(Exercise material begins)
## src/design/spi_solo_pkg.sv

```systemverilog
////////////////////////////////////////
// Shared widths and types of the SPI master
// Lengths are limited to 1023 bytes per phase
////////////////////////////////////////
package spi_solo_pkg;

  ////////////////////////////////////////
  // Widths and framing constants
  ////////////////////////////////////////
  typedef logic [7:0] byte_t;  // One data byte

  localparam int LEN_W   = 10;         // Byte-count field, 0 to 1023
  localparam int WAIT_W  = 5;          // Wait field, up to 31 SCK periods
  localparam int TIMER_W = LEN_W + 3;  // Bit timer holds 8 * max length
  localparam int SS_CYC  = 4;          // SCK periods per framing state

  ////////////////////////////////////////
  // Transaction state
  ////////////////////////////////////////
  typedef enum logic [2:0] {
    IDLE,     // Bus parked, csn high
    START_D,  // Deselect lead-in
    START_S,  // Chip-select setup
    TX,       // Shift out TX bytes
    WAIT,     // Dummy clocks between TX and RX
    RX,       // Shift in RX bytes
    STOP_S,   // Chip-select hold
    STOP_D    // Deselect tail
  } spi_state_e;

  // Command as latched on go
  typedef struct packed {
    logic [LEN_W-1:0]  tx_len;    // Bytes to send
    logic [LEN_W-1:0]  rx_len;    // Bytes to receive
    logic [WAIT_W-1:0] wait_cyc;  // Idle SCK periods after TX
  } spi_cmd_t;

  // Bus pins driven by the master
  typedef struct packed {
    logic sck;   // Mode 0, idles low
    logic csn;   // Active low select
    logic copi;  // Controller out
  } spi_pins_t;

endpackage : spi_solo_pkg

```

## src/design/spi_bus_fsm.sv

```systemverilog
////////////////////////////////////////
// State changes only on sck_fall, so every state is whole SCK periods
// Bus pins are registered one clock behind the state
////////////////////////////////////////
module spi_bus_fsm (
  input  logic                    i_ext_spi_clk_x,
  input  logic                    i_srst,
  input  logic                    start_i,
  input  spi_solo_pkg::spi_cmd_t  cmd_i,
  input  logic                    sck_lvl_i,
  input  logic                    sck_rise_i,
  input  logic                    sck_fall_i,
  input  spi_solo_pkg::byte_t     tx_data_i,
  input  logic                    tx_empty_i,
  output logic                    tx_pop_o,
  output logic                    rx_sample_o,
  output logic                    rx_last_o,
  output spi_solo_pkg::spi_pins_t spi_o,
  output logic                    idle_o
);
  import spi_solo_pkg::*;

  localparam logic [TIMER_W-1:0] SS_LAST = TIMER_W'(SS_CYC - 1);  // Last framing period

  spi_state_e         state_q;
  spi_state_e         state_d;
  spi_state_e         post_tx_st;   // Where TX hands over
  logic [TIMER_W-1:0] timer_q;      // Bit timer counting SCK periods in a state
  logic [TIMER_W-1:0] tx_last_bit;
  logic [TIMER_W-1:0] rx_last_bit;
  logic [TIMER_W-1:0] wait_last;
  logic               pend_q;       // Start waiting for the next sck_fall
  logic               go_now;
  logic               byte_edge;    // Slot boundary where a TX byte is due
  logic               tx_have_q;    // Current TX slot got a byte
  logic               sck_run;
  spi_pins_t          pins_d;
  spi_pins_t          spi_q;

  ////////////////////////////////////////
  // Phase limits from the latched command
  ////////////////////////////////////////
  assign tx_last_bit = TIMER_W'({cmd_i.tx_len, 3'b000}) - 1'b1;
  assign rx_last_bit = TIMER_W'({cmd_i.rx_len, 3'b000}) - 1'b1;
  assign wait_last   = TIMER_W'(cmd_i.wait_cyc) - 1'b1;

  assign go_now = start_i | pend_q;
  assign idle_o = (state_q == IDLE) & ~go_now;  // Low as soon as start arrives

  always_comb begin
    if (cmd_i.wait_cyc != '0) begin
      post_tx_st = WAIT;
    end else if (cmd_i.rx_len != '0) begin
      post_tx_st = RX;
    end else begin
      post_tx_st = STOP_S;
    end
  end

  // Next state taken on sck_fall only
  always_comb begin
    state_d = state_q;
    case (state_q)
      IDLE:    if (go_now) state_d = START_D;
      START_D: if (timer_q == SS_LAST) state_d = START_S;
      START_S: begin
        if (timer_q == SS_LAST) begin
          state_d = (cmd_i.tx_len != '0) ? TX : post_tx_st;  // Empty TX skipped
        end
      end
      TX:      if (timer_q == tx_last_bit) state_d = post_tx_st;
      WAIT: begin
        if (timer_q == wait_last) begin
          state_d = (cmd_i.rx_len != '0) ? RX : STOP_S;
        end
      end
      RX:      if (timer_q == rx_last_bit) state_d = STOP_S;
      STOP_S:  if (timer_q == SS_LAST) state_d = STOP_D;
      STOP_D:  if (timer_q == SS_LAST) state_d = IDLE;
      default: state_d = IDLE;
    endcase
  end

  always_ff @(posedge i_ext_spi_clk_x) begin
    if (i_srst) begin
      state_q <= IDLE;
      timer_q <= '0;
      pend_q  <= 1'b0;
    end else begin
      pend_q <= go_now & ~sck_fall_i;  // Cleared when IDLE is left
      if (sck_fall_i) begin
        state_q <= state_d;
        if ((state_d != state_q) || (state_q == IDLE)) begin
          timer_q <= '0;               // Fresh count per state
        end else begin
          timer_q <= timer_q + 1'b1;
        end
      end
    end
  end

  ////////////////////////////////////////
  // TX byte fetch
  ////////////////////////////////////////
  // FIFO data lands on the same edge as the state or slot change
  assign byte_edge = sck_fall_i & (((state_q == START_S) && (state_d == TX)) ||
                     ((state_q == TX) && (timer_q[2:0] == 3'd7) &&
                      (timer_q != tx_last_bit)));
  assign tx_pop_o  = byte_edge & ~tx_empty_i;

  always_ff @(posedge i_ext_spi_clk_x) begin
    if (i_srst) begin
      tx_have_q <= 1'b0;
    end else if (byte_edge) begin
      tx_have_q <= ~tx_empty_i;  // Underflow slot sends zeros
    end
  end

  // RX strobes for the capture block
  assign rx_sample_o = sck_rise_i & (state_q == RX);
  assign rx_last_o   = (state_q == RX) & (timer_q[2:0] == 3'd7);

  ////////////////////////////////////////
  // Pins
  ////////////////////////////////////////
  assign sck_run = (state_q == TX) || (state_q == WAIT) || (state_q == RX);

  always_comb begin
    pins_d.sck  = sck_lvl_i & sck_run;  // One pulse per period while running
    pins_d.csn  = (state_q == IDLE) || (state_q == START_D) || (state_q == STOP_D);
    pins_d.copi = (state_q == TX) & tx_have_q & tx_data_i[3'd7 - timer_q[2:0]];  // MSB first
  end

  always_ff @(posedge i_ext_spi_clk_x) begin
    if (i_srst) begin
      spi_q <= '{sck: 1'b0, csn: 1'b1, copi: 1'b0};
    end else begin
      spi_q <= pins_d;
    end
  end

  assign spi_o = spi_q;

  ////////////////////////////////////////
  // Checks
  ////////////////////////////////////////
  a_idle_deselect: assert property (@(posedge i_ext_spi_clk_x) disable iff (i_srst)
    (state_q == IDLE) |-> spi_o.csn);

  a_pop_nonempty: assert property (@(posedge i_ext_spi_clk_x) disable iff (i_srst)
    tx_pop_o |-> !tx_empty_i);

endmodule : spi_bus_fsm

```

## config.mk

```make
export PLATFORM = sky130hd
export DESIGN_NAME = spi_bus_fsm
export DESIGN_NICKNAME = d
export VERILOG_FILES = /design/src/design/spi_solo_pkg.sv /design/src/design/spi_bus_fsm.sv
export SDC_FILE = /design/constraint.sdc
export NUM_CORES = 1
export LEC_CHECK = 0
export BUFFER_PORTS_ARGS = -buffer_cell sky130_fd_sc_hd__buf_2
export CAP_MARGIN = 20
export CORE_MARGIN = 5
export CORE_UTILIZATION = 40
export CTS_CLUSTER_SIZE = 28
export DETAILED_ROUTE_END_ITERATION = 12
export PLACE_DENSITY = 0.63
export SLEW_MARGIN = 20
export SYNTH_ARGS = -nofsm -noshare
export SYNTH_HDL_FRONTEND = slang
export SYNTH_SLANG_ARGS = --single-unit
```

## constraint.sdc

```tcl
create_clock -name i_ext_spi_clk_x -period 2.5 [get_ports i_ext_spi_clk_x]
set_input_delay 0.25 -clock i_ext_spi_clk_x [delete_from_list [all_inputs] [get_ports i_ext_spi_clk_x]]
set_output_delay 0.25 -clock i_ext_spi_clk_x [all_outputs]
set_load 0.05 [all_outputs]
```

Word level (Yosys, flattened, before mapping) --
Index checks and enable logic that the tools add are counted.
Word-level totals: register bits 21, latch bits 0, bits in writable memories 0, bits in read-only memories 0, output and inout bits 7, memories kept 0
Cells by class: add/subtract/negate cells 5, multiply operators 0, div/mod/pow operators 0, order comparisons 1, equal/unequal tests 15, shift-type cells 0, mux-type cells 15, bitwise logic cells 13, reductions and logical operators 13
Operators by type and width (count):
- 13-bit equality test | 3
- 3-bit two-way mux | 9
- 13-bit by 1-bit subtractor with 13-bit output, second input constant | 2
- 3-bit case mux with 8 select lines | 1
- 10-bit nonzero test | 2
- 3-bit equality test, second input constant | 5
- 13-bit by 1-bit adder with 13-bit output, second input constant | 1
- 13-bit by 2-bit equality test with 1-bit output, second input constant | 1
- 13-bit two-way mux | 1
- 13-bit inequality test | 1
- 1-bit bitwise AND | 9
- 3-bit by 2-bit equality test with 1-bit output, second input constant | 3
- 1-bit logical OR | 6
- 5-bit by 1-bit subtractor with 6-bit output, second input constant | 1
- 5-bit nonzero test | 1
- 3-bit by 4-bit less-than comparator with 1-bit output, second input constant | 1
- 2-bit two-way mux | 2
- 1-bit binary-select mux with 3-bit select | 1
- 3-bit by 1-bit equality test with 1-bit output, second input constant | 1
- 1-bit logical AND | 3
- 3-bit zero test | 1
- 3-bit inequality test | 1
- 1-bit NOT | 3
- 3-bit subtractor, first input constant | 1
- 2 further kinds | 2

Longest topological paths before layout --
word-level depth 11, gate-level depth with buffers 11

Worst setup path after synthesis --
No wires, ideal clock.
path kind register to output, from reg timer_q[1], to out tx_pop_o, arrival 2494 ps, required time 2250 ps, path slack -244 ps, cell stages (with the launch flop) 10, path buffers 1, cell sequence dfxtp_1 ha_1 nor4b_1 and3_1 clkbuf_1 o21ai_0 a22o_1 o2bb2ai_1 a2bb2oi_1 nor2_1
Between the ends: cells in the longest elaborated chain, start to end 8, elaborated cells on any way between the ends 21, classes of those cells eq/ne: 7; mux: 8; bitwise: 2; reduce/logical: 4
Ends and longest elaborated chain:
- start, declared | line spi_bus_fsm.sv:28 | logic [TIMER_W-1:0] timer_q;
- start signal, assigned | line spi_bus_fsm.sv:96 | timer_q <= timer_q + 1'b1;
- 13-bit by 2-bit equality test with 1-bit output (tied with other cells)
- 3-bit two-way mux (tied with other cells) | line spi_bus_fsm.sv:79 | STOP_D: if (timer_q == SS_LAST) state_d = IDLE;
- 3-bit case mux with 8 select lines | line spi_bus_fsm.sv:63 | case (state_q)
- 3-bit by 2-bit equality test with 1-bit output | line spi_bus_fsm.sv:106 | assign byte_edge = sck_fall_i & (((state_q == START_S) && (state_d == TX)) ||
- 1-bit logical AND | line spi_bus_fsm.sv:106
- 1-bit logical OR (*) | line spi_bus_fsm.sv:106
- 1-bit bitwise AND (*) | line spi_bus_fsm.sv:106
- 1-bit bitwise AND (*) | line spi_bus_fsm.sv:109 | assign tx_pop_o = byte_edge & ~tx_empty_i;
- end, declared | line spi_bus_fsm.sv:15 | output logic tx_pop_o,
Every way passes the cells marked *; elsewhere a longest branch is shown, timed or not.

Worst setup path after layout --
from in cmd_i[15] (netlist name), to out tx_pop_o
Between the ends: cells in the longest elaborated chain, start to end 9, elaborated cells on any way between the ends 14, classes of those cells add/sub: 1; eq/ne: 3; mux: 4; bitwise: 2; reduce/logical: 4
Ends and longest elaborated chain:
- start, declared | line spi_bus_fsm.sv:9 | input spi_solo_pkg::spi_cmd_t cmd_i,
- 13-bit by 1-bit subtractor with 13-bit output / 10-bit nonzero test (equally long branches) | line spi_bus_fsm.sv:43, spi_bus_fsm.sv:68
- 13-bit equality test / 3-bit two-way mux (equally long branches) | line spi_bus_fsm.sv:71, spi_bus_fsm.sv:68
- 3-bit two-way mux, on equally long branches | line spi_bus_fsm.sv:71, spi_bus_fsm.sv:67
- 3-bit case mux with 8 select lines | line spi_bus_fsm.sv:63
- 3-bit by 2-bit equality test with 1-bit output | line spi_bus_fsm.sv:106
- 1-bit logical AND | line spi_bus_fsm.sv:106
- 1-bit logical OR (*) | line spi_bus_fsm.sv:106
- 1-bit bitwise AND (*) | line spi_bus_fsm.sv:106
- 1-bit bitwise AND (*) | line spi_bus_fsm.sv:109
Marked as above.

==> metrics.yaml <==
multiInputGateArea_um2: 2090
holdWs_ps: 216
cts_tree: "done"
syn_area_um2: 2520
grt_pass1_vias: 2697
initial_core_util_pct: 40.4
wl_per_cell_um: 15.7
vias: 2847
syn-num-nets: 380
grt_max_degree: 23
io_pins: 47
drv_cap: 0
worstSetupPathType: "in2out"
synth_edf_count: 0
ir_drop_mv: 0.157
fmax_mhz: 402
track_usage_pct: 19.3
critPathMaxStageDelay_ps: 490
cts_hold_buffers: 0
drive_gt1_share_pct: 42.6
critical_path.max_fanout: 4
final_util_pct: 56.7
rsz0062_at_grt: "true"
antenna_found_initial: 0
drtIter0Drc: 255
syn_inst: 335
slew_headroom_pct: 71.9
grt_overflow: 0
dr.pass1.iters: 4
fill_cells: 594
grt_pass1_wl_mm: 12.3
drt.antenna.violating_nets: 0
leakage_nw: 1.37
vias_per_cell: 5.65
num_antenna_cells: 0
setup_viol: 0
clockBufferDepth: 2
fin_worst_skew_ps: 5.16
hold_viol: 0
yosysWarningCount: 0
ff_latch_area_um2: 435
cts_sinks: 21
clock_latency_ps: 260
ys_types: 66
cts_made_buffers: 3
area_growth_pct: 40.4
crit_slowest_cell: "or4b_4"
cts_root_buffer: "clkbuf_8"
core_um2: 6240
cpMostUsedCell: "buf_6"
period_share_pct: 99.5
status: "complete, no violations"
cp-end-kind: "primary output"
hp-class: "in2reg"
cp.arrival_ps: 2240
timing.final.crit_period_ps: 2490
drc_errors: 0
synthArstFlopShare_pct: 0
row_count: 29
crit_required_ps: 2250
synth-main-ff-cell: "dfxtp_1"
hpwl_mm: 5.85
finalNetCount: 473
routabilityCongestion: 0.931
die_w_um: 89.4
die-area_um2: 7990
yosysSeqAreaShare_pct: 16.7
die_y_um: 89.4
wl_mm: 7.89
slew_viol_final: 0
port_buffers: 46
power.density_nw_per_um2: 258
tightest_slew_ps: 421
synth-seq-cells: 21
path_clk_slew_ps: 80
h-tree-depth: 1
syn_avg_cell_area_um2: 7.52
critPathLaunchType: "input port"
cp_cell_sequence: "buf_6 -> inv_2 -> ha_4 -> or4b_4 -> a311o_1 -> o211ai_1 -> nand4_1 -> nor2_4 -> a2bb2oi_4 -> nor2_2 -> buf_6"
## per-stage QoR
step                setup WS [ps]  total power [W]  cell area (um2)  setup TNS (ps)  instances
floorplan                   -25.4         0.000534             2540            -236        335
global placement             -285         0.000647             3190           -3380        495
detailed placement           -309         0.000651             3190           -4350        495
CTS                         -17.8         0.000885             3360           -17.8        501
global route                -60.9         0.000964             3540            -251        504
finish                       11.5         0.000914             3540               0        504
## layout make-up
class,instances,area share [%]
inverters,13,1.45
multi-input cells,273,59.2
well taps,77,2.72
repair buffers,116,23.1
flip-flops and latches,21,12.3
clock buffers,4,1.27
## synthesized netlist by cell type (3+ instances only)
library cell | instances | area share, %
nor3b_1 | 3 | 0.89
a21oi_1 | 7 | 1.4
inv_1 | 13 | 1.9
nand3_1 | 6 | 1.2
nand2b_1 | 9 | 2.2
ha_1 | 5 | 2.5
o21ai_0 | 10 | 2.0
a311oi_1 | 3 | 1.0
buf_6 | 3 | 1.3
nor4b_1 | 6 | 2.1
buf_2 | 7 | 1.4
xnor2_1 | 24 | 8.3
o211ai_1 | 3 | 0.89
o22ai_1 | 3 | 0.74
and3_1 | 7 | 1.7
xor2_1 | 12 | 4.2
or4_1 | 4 | 1.2
mux2i_1 | 3 | 1.2
dfxtp_1 | 21 | 17
nand2_1 | 35 | 5.2
nor3_1 | 21 | 4.2
nand4_1 | 8 | 2.0
nor4_1 | 9 | 2.2
nor2_1 | 31 | 4.6
or2_2 | 3 | 0.74
buf_4 | 7 | 2.1
o22ai_2 | 10 | 5.0
clkbuf_1 | 9 | 1.3
o311ai_0 | 3 | 1.0
and2_1 | 3 | 0.74
## placed cells by master, fill, tap and decap left out, types with 6 or more instances in the layout
master	count
dfxtp_2	9
buf_4	66
buf_2	42
nand2_1	30
nand4_1	8
xor2_1	12
and3_1	6
nand2b_1	9
a21oi_1	7
nand3_1	6
dfxtp_1	11
nor2_1	28
o21ai_0	7
nor3_1	21
inv_1	11
o22ai_2	10
xnor2_1	24
## state kept, by name (all words and copies together), names as in the netlist
name	flops
timer_q	13
spi_o	3
state_q	3
pend_q	1
tx_have_q	1
## logic make-up (layout without fill, tap and decap cells)
kind of cell | after synthesis | count (layout) | share of synthesized area [%]
fa+ha+maj | 5 | 5 | 2.48
flops | 21 | 21 | 16.7
mux | 5 | 5 | 2.98
buf+inv | 41 | 133 | 9.04
simple gates | 160 | 160 | 34.1
xor+xnor | 36 | 36 | 12.5
compound gates | 67 | 67 | 22.2
## power breakdown
part / total [W] / leakage [nW] / switching, W / internal, W
registers: 0.000343 / 0.175 / 0.00000383 / 0.000339
logic: 0.000341 / 1.17 / 0.000180 / 0.000161
clock network: 0.000230 / 0.0228 / 0.000117 / 0.000114
## worst max-delay path: cells and delay by family
| family | cells | cell delay [ps] |
|---|---|---|
| adder cells (fa/ha/maj) | 1 | 120 |
| AO/OA/AOI/OAI | 3 | 620 |
| AND/OR/NAND/NOR | 4 | 950 |
| buffers and inverters | 3 | 290 |
## worst paths after layout
path / endpoint / cells past startpoint / startpoint / slack (ps)
setup / recovery: tx_pop_o / 11 / cmd_i[15] / 10
hold / removal: spi_o[2]$_SDFF_PP0_ / 3 / sck_lvl_i / 220
setup reg to reg: timer_q[2]$_SDFFE_PP0P_ / 12 / timer_q[0]$_SDFFE_PP0P_ / 30
hold reg to reg: spi_o[2]$_SDFF_PP0_ / 2 / state_q[2]$_SDFFE_PP0P_ / 480
## metal layers
metal | vias up | track usage, % | wire [um]
met2 | 69 | 33.0 | 3920
met1 | 1359 | 25.9 | 3500
li1 | 1413 | - | -
met4 | 0 | 4.33 | 87
met5 | - | 0 | 0
met3 | 6 | 2.03 | 385
## timing repair
action                     CTS  global route
gates resized for setup     27            39
pin swaps                    8            10
setup endpoints to repair   13            14
setup buffers                3             2
gates cloned                 0             1
Power figures use the tool's default switching activity.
(Exercise material ends)
**Work to complete:** Copy out each line of the data where the string "those" appears.

**Answer section:**
Between the ends: cells in the longest elaborated chain, start to end 8, elaborated cells on any way between the ends 21, classes of those cells eq/ne: 7; mux: 8; bitwise: 2; reduce/logical: 4
Between the ends: cells in the longest elaborated chain, start to end 9, elaborated cells on any way between the ends 14, classes of those cells add/sub: 1; eq/ne: 3; mux: 4; bitwise: 2; reduce/logical: 4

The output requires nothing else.